Rafael Nadal won the first set but the Spaniard struggles in the second and leaves his final dreams in doubt
Rafael Nadal hopes to celebrate his 36th birthday on Friday by reaching a 14th French Open final, which he says could be the last of his record-breaking career in Paris.
Nadal, the 13-time champion, will face Germany’s Alexander Zverev.
Nadal won the first set 7-6 with Zverev pushing him hard in the second set. At 5:30 p.m. Paris time, 1:30 a.m. Saturday in Australia, Zverev led Nadal 2-4 in the second. Nadal then came back to make it 3-4.
The Spaniard is clear that his chronic, long-term foot injury has put him on loan time.
“The last three and a half years for me, all I can say is it hasn’t been easy,” said Nadal after his epic four-set win over longtime rival Novak Djokovic in the quarter-finals.
“But I have to go on.” Nadal, who is chasing a record-breaking 22nd Grand Slam title to become second to Djokovic and Roger Federer, is constantly working to find a cure for the foot problem.
“If we can’t find an improvement or a small solution, then it will be super difficult for me.

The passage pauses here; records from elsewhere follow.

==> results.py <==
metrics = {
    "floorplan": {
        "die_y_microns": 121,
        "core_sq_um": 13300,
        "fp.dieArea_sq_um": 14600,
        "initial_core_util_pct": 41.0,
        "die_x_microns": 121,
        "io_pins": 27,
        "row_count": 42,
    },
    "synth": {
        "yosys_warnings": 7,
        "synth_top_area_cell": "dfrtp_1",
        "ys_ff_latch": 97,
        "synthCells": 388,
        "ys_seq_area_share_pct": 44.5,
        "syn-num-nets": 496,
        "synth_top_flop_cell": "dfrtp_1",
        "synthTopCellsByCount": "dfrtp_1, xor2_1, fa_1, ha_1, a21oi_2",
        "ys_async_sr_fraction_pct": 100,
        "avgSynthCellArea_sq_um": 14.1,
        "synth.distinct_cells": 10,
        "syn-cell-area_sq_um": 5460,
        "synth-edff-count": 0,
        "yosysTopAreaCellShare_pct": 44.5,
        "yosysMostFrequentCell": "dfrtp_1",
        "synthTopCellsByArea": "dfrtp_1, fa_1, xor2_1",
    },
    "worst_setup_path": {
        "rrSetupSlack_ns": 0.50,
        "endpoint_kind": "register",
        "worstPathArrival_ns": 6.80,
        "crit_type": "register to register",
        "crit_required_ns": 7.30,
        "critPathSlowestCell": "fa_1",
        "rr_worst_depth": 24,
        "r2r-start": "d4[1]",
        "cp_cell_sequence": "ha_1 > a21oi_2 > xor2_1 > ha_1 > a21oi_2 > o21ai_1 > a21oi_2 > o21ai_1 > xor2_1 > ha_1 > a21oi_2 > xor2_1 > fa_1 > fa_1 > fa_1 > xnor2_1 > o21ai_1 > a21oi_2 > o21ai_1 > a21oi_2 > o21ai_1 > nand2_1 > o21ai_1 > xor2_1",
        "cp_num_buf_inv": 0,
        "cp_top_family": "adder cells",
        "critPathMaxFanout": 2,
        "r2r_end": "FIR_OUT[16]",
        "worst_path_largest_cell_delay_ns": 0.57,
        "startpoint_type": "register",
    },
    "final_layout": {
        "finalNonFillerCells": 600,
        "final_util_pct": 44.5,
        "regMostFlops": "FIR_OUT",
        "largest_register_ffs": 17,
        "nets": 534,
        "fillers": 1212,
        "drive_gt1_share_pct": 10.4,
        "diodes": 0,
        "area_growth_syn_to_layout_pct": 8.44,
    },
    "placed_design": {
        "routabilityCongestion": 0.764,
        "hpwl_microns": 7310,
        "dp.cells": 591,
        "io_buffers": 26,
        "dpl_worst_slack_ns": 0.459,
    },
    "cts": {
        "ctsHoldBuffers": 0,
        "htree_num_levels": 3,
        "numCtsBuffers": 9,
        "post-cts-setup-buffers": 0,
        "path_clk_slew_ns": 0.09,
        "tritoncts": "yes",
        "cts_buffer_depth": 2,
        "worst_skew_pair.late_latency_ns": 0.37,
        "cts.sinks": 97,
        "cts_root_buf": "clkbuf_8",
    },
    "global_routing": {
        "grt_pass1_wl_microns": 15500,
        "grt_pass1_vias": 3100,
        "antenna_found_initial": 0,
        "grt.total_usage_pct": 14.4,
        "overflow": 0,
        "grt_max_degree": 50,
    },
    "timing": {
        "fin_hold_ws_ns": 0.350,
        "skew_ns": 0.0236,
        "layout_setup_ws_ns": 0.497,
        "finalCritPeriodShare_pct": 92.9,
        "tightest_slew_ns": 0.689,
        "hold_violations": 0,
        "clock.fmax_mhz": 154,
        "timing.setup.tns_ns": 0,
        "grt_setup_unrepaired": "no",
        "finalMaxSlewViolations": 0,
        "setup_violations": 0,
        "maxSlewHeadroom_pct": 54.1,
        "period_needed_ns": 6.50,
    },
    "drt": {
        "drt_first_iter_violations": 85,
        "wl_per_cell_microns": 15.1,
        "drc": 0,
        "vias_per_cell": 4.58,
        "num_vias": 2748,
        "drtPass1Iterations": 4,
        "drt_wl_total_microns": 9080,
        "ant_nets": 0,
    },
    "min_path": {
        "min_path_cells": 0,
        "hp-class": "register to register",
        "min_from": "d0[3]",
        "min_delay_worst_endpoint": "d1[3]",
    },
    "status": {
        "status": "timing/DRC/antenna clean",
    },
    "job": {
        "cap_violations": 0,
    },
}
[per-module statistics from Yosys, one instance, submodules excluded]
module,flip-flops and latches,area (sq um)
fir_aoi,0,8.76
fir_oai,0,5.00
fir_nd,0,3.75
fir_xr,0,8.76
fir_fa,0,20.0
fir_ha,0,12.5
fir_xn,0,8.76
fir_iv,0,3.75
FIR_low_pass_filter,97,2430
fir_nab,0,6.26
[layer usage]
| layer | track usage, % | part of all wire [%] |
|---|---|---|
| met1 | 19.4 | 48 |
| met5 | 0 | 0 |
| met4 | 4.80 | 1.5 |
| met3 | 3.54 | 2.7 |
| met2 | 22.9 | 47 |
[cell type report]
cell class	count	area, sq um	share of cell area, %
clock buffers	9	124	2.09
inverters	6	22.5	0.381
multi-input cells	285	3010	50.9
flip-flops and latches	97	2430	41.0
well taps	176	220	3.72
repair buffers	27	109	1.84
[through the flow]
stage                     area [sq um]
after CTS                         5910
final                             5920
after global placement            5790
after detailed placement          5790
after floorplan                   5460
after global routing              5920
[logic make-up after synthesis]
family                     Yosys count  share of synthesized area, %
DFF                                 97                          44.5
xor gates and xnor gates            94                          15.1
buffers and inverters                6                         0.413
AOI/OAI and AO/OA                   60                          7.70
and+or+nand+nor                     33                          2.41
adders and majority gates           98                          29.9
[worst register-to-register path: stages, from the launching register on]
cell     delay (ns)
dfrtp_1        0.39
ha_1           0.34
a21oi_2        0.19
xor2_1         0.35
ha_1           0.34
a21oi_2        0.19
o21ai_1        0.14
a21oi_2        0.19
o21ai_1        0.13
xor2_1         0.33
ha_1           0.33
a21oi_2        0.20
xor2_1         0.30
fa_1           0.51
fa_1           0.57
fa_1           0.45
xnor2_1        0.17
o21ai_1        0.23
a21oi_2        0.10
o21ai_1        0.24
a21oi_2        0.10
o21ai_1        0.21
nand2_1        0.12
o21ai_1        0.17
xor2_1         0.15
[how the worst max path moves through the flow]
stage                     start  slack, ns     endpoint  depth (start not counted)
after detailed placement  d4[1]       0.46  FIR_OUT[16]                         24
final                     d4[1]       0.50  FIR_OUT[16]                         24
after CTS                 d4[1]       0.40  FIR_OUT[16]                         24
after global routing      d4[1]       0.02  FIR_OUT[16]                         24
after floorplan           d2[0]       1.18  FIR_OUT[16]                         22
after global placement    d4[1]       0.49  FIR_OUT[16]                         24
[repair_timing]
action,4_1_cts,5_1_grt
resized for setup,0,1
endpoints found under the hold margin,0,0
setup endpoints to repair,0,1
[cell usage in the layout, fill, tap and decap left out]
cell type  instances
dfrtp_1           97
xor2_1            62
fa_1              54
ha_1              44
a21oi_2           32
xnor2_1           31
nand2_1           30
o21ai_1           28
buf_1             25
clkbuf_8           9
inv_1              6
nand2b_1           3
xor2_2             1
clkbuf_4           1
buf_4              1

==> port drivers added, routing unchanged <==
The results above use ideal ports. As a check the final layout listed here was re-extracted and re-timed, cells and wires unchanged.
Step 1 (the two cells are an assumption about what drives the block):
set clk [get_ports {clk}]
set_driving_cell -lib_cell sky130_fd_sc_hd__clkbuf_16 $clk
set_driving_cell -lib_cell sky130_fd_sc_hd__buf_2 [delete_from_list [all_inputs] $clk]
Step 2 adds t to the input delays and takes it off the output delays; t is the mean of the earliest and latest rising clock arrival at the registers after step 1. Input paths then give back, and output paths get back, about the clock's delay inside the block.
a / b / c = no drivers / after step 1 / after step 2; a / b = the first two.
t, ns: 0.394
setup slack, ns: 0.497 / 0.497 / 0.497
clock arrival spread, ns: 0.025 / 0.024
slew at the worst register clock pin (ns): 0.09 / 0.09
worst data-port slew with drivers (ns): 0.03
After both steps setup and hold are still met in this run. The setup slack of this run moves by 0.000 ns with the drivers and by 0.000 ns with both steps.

“I just enjoy every day that I get the chance to be here, and without thinking much about what might happen in the future.
Finding a solution “I keep fighting to find a solution, but for now we don’t have it.” Nadal’s win over defending champion and world number one Djokovic was the 110th of his 17-year Roland Garros career.
He has had to dig deep into his means to reach his 15th semifinal in the French capital. the third time at the tournament.
Against Djokovic, he needed four hours and twelve minutes, saving two set points in the fourth set to avoid another five-setter.
Djokovic is the man responsible for two of Nadal’s three defeats at the French Open.
With his career-long rival out of the way, and world number two Daniil Medvedev and fourth-placed 2021 runner-up Stefanos Tsitsipas out, Nadal remains favorite to lift the trophy on Sunday.
If he succeeds in what would be his 30th Grand Slam final, he would become the oldest men’s champion in Paris.
Against Zverev, he holds a 6-3 winning record, capturing four of the pair’s five clay court games.
Zverev, 25, is still looking for a first Slam title. He is in a second consecutive French Open semifinal.
He defeated teenage sensation Carlos Alcaraz in the quarter-finals, but had to save a match point in a five-set win over Argentina’s Sebastian Baez in the second round.
He also never beat Nadal or Djokovic in the majors.
“I am no longer 20 or 21 years old; I’m 25. I’m at the stage where I want to win, I’m at the stage where I should win,” admitted the third seed who aspires to become only the second German man after Michael Stich to reach the final in 1996 to get.
In the other semifinal on Friday, Marin Cilic will take on Casper Ruud, with both men having reached the semifinals at Roland Garros for the first time.
Cilic, 33, and the 2014 US Open champion, is only the fifth active player along with Nadal, Djokovic, Roger Federer and Andy Murray to reach the semifinals of all four Slams.
Cilic, 23rd in the world rankings, is in his first majors semifinal since 2018, when he finished second to Federer at the Australian Open.
Ruud is the first Norwegian man ever to make the last four of a Slam with the eighth-ranked 23-year-old one of the form players on clay.
His spirited quarter-final victory over 19-year-old Holger Rune was his 65th on clay since the 2020 season. Seven of his eight titles have been won on clay.
Ruud has a 2-0 lead over Cilic, including their only surface encounter in Rome.
Former world number three, Cilic, defeated Medvedev in straight sets in the fourth round without encountering a breakpoint, and seventh Andrey Rublev in the quarterfinals on the back of 33 aces and 88 winners.
Only two of his 20 career titles have been won on clay courts, the most recent being in Istanbul in 2017.
Also on Friday, Coco Gauff, finalist of the women’s singles, can secure a place in a second championship game when she and Jessica Pegula defeat compatriots Madison Keys and Taylor Townsend in doubles.